• **Task requirements**
Copy exactly the lines from the start of the data below through the one that carries "export ABC_AREA = 1", and only those.

• **The input**
╭──

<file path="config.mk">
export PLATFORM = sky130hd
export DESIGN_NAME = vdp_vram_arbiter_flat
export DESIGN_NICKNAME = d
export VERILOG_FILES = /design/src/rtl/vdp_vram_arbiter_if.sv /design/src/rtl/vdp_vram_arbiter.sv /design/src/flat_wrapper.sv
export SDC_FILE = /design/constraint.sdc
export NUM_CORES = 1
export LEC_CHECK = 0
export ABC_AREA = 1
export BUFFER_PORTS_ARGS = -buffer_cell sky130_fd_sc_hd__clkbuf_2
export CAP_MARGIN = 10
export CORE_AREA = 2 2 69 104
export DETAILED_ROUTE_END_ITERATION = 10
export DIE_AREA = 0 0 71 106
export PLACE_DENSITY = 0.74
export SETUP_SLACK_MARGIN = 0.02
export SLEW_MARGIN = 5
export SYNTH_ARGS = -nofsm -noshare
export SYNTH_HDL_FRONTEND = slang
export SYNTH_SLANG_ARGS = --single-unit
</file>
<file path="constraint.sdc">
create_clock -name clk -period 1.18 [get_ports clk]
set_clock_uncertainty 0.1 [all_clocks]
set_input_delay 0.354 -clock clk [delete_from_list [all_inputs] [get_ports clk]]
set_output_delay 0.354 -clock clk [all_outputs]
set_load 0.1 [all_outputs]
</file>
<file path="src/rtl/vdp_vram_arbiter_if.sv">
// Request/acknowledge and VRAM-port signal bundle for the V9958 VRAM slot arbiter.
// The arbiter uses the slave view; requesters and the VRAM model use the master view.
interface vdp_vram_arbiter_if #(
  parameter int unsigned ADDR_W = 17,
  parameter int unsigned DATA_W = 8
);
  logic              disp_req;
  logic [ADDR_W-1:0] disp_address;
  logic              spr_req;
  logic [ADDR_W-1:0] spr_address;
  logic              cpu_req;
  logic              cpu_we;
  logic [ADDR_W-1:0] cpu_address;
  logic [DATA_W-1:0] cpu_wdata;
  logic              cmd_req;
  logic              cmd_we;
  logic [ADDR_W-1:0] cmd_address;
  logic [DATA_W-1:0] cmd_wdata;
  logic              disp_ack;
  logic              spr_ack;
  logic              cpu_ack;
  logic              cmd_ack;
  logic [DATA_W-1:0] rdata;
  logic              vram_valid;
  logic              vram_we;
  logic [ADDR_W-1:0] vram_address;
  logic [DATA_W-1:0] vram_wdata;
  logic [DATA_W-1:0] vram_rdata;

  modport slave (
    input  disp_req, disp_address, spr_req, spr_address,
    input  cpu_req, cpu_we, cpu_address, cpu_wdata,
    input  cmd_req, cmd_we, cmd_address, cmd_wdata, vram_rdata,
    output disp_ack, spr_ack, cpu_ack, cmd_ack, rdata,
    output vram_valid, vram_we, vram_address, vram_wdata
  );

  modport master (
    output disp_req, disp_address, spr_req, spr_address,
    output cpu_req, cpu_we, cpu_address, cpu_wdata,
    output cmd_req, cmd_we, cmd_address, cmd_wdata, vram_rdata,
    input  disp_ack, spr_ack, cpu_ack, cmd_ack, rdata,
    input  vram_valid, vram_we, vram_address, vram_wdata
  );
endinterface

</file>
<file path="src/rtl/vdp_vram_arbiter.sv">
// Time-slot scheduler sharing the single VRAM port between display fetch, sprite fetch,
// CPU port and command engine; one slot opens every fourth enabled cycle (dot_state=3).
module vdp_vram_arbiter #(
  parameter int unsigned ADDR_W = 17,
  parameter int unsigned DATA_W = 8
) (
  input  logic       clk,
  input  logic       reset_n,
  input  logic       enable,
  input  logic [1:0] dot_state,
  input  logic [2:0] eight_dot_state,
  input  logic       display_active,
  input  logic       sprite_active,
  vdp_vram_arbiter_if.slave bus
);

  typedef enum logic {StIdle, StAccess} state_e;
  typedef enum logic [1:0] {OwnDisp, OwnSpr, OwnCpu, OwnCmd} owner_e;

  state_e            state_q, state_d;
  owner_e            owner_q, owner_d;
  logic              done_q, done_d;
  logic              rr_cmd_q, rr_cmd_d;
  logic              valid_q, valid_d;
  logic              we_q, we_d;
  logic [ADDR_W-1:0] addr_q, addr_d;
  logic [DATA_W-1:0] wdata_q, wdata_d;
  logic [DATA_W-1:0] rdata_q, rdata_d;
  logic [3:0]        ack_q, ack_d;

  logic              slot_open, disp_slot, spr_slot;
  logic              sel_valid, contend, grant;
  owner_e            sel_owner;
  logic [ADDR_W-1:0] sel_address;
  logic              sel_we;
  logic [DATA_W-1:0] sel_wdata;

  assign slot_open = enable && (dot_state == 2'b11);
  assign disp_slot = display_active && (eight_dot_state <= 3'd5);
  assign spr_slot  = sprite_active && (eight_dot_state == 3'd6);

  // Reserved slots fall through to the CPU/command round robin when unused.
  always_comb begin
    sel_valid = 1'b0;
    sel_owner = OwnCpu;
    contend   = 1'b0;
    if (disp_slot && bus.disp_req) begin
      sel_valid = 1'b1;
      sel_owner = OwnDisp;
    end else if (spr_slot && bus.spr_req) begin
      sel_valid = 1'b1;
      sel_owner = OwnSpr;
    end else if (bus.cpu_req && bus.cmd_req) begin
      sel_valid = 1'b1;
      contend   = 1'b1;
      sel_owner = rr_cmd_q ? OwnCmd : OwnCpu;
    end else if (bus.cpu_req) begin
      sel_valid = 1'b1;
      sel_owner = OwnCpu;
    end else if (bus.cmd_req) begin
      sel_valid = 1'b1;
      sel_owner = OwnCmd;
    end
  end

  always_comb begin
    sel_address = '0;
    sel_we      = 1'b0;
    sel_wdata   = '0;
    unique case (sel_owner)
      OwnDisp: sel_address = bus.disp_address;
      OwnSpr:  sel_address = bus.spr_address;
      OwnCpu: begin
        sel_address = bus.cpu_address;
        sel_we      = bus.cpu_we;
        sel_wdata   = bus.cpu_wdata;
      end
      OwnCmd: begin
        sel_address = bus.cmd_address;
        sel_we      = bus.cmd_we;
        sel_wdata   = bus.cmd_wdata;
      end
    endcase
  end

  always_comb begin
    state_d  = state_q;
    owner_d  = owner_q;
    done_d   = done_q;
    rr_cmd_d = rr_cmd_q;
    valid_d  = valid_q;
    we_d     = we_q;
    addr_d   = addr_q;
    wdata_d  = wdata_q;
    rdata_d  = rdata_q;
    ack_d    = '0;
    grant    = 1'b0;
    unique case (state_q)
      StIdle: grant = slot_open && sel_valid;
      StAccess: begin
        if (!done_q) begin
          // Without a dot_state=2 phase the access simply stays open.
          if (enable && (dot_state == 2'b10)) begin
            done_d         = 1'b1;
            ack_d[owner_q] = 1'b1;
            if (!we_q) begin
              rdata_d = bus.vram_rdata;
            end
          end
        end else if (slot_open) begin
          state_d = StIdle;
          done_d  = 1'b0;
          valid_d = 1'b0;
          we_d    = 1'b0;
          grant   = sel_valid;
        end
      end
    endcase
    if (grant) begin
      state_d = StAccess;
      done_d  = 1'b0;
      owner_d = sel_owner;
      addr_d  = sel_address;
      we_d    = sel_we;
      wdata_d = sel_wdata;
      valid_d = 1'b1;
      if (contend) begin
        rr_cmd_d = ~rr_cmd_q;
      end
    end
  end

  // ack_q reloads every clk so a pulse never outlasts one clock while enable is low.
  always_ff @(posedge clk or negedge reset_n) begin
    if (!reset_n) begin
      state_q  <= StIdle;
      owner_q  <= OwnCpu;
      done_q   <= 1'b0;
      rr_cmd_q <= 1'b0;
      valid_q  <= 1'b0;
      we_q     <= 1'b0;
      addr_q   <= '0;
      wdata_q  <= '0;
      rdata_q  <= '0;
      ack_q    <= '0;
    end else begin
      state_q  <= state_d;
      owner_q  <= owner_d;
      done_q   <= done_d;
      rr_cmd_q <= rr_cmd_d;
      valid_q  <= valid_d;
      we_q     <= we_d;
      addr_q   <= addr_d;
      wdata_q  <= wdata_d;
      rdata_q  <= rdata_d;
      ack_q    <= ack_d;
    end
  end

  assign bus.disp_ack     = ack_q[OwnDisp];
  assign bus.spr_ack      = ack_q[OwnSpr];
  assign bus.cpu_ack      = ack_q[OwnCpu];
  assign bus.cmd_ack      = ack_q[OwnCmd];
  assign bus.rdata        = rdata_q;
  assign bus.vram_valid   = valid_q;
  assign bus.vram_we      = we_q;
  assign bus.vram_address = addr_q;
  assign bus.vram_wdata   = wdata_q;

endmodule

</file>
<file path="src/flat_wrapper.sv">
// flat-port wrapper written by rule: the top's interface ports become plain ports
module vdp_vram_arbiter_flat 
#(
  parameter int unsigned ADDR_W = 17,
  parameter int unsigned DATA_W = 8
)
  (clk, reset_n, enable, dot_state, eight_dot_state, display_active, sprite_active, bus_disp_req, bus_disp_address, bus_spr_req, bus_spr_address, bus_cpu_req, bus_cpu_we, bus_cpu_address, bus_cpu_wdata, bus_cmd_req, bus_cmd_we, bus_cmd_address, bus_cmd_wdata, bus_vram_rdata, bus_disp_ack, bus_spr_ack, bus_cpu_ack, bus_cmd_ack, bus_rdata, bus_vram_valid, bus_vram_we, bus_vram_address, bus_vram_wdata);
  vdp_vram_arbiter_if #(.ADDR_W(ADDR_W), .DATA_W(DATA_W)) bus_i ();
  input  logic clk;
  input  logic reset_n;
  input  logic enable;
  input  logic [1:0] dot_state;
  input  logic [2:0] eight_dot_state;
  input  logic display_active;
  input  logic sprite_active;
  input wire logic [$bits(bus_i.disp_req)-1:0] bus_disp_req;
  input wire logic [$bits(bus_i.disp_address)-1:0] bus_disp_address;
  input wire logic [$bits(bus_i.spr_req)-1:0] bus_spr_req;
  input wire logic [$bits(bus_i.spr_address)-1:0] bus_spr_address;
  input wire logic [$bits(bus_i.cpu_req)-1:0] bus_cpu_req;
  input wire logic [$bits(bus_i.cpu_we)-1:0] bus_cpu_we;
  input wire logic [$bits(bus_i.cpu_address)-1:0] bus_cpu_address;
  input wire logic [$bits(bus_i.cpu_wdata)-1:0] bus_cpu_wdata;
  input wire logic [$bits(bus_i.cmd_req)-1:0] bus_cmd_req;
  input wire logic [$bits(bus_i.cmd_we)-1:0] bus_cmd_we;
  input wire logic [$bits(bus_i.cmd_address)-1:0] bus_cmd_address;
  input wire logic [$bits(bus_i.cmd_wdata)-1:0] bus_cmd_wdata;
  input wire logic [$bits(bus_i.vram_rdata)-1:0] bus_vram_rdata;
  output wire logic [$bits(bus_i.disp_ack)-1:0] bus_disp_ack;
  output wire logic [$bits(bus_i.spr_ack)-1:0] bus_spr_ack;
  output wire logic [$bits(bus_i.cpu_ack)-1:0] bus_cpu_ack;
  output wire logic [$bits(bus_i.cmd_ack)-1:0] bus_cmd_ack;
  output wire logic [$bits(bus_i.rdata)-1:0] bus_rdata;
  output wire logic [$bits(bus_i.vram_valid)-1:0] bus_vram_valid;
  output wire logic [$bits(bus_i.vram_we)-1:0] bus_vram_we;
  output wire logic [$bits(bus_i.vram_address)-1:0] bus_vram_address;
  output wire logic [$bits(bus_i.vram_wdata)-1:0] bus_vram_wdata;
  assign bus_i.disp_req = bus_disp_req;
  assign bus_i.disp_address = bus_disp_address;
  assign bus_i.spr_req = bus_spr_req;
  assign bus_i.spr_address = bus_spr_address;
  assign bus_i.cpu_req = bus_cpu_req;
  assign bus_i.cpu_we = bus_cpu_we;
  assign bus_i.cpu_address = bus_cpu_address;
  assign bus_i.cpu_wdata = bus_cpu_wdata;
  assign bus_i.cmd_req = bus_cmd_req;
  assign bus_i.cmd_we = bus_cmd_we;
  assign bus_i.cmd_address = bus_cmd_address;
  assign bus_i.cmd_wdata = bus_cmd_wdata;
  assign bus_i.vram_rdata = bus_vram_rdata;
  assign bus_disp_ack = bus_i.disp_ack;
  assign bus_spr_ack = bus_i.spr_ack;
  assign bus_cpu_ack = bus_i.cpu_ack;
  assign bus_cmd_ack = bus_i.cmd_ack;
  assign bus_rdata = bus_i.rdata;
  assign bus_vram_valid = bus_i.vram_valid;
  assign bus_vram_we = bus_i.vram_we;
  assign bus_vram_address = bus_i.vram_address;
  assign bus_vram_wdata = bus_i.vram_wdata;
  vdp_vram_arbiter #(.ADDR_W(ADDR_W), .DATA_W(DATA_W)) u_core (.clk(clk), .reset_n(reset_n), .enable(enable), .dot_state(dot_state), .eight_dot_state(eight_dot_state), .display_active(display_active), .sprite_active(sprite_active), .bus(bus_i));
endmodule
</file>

╰──

• **Expected output**
<file path="config.mk">
export PLATFORM = sky130hd
export DESIGN_NAME = vdp_vram_arbiter_flat
export DESIGN_NICKNAME = d
export VERILOG_FILES = /design/src/rtl/vdp_vram_arbiter_if.sv /design/src/rtl/vdp_vram_arbiter.sv /design/src/flat_wrapper.sv
export SDC_FILE = /design/constraint.sdc
export NUM_CORES = 1
export LEC_CHECK = 0
export ABC_AREA = 1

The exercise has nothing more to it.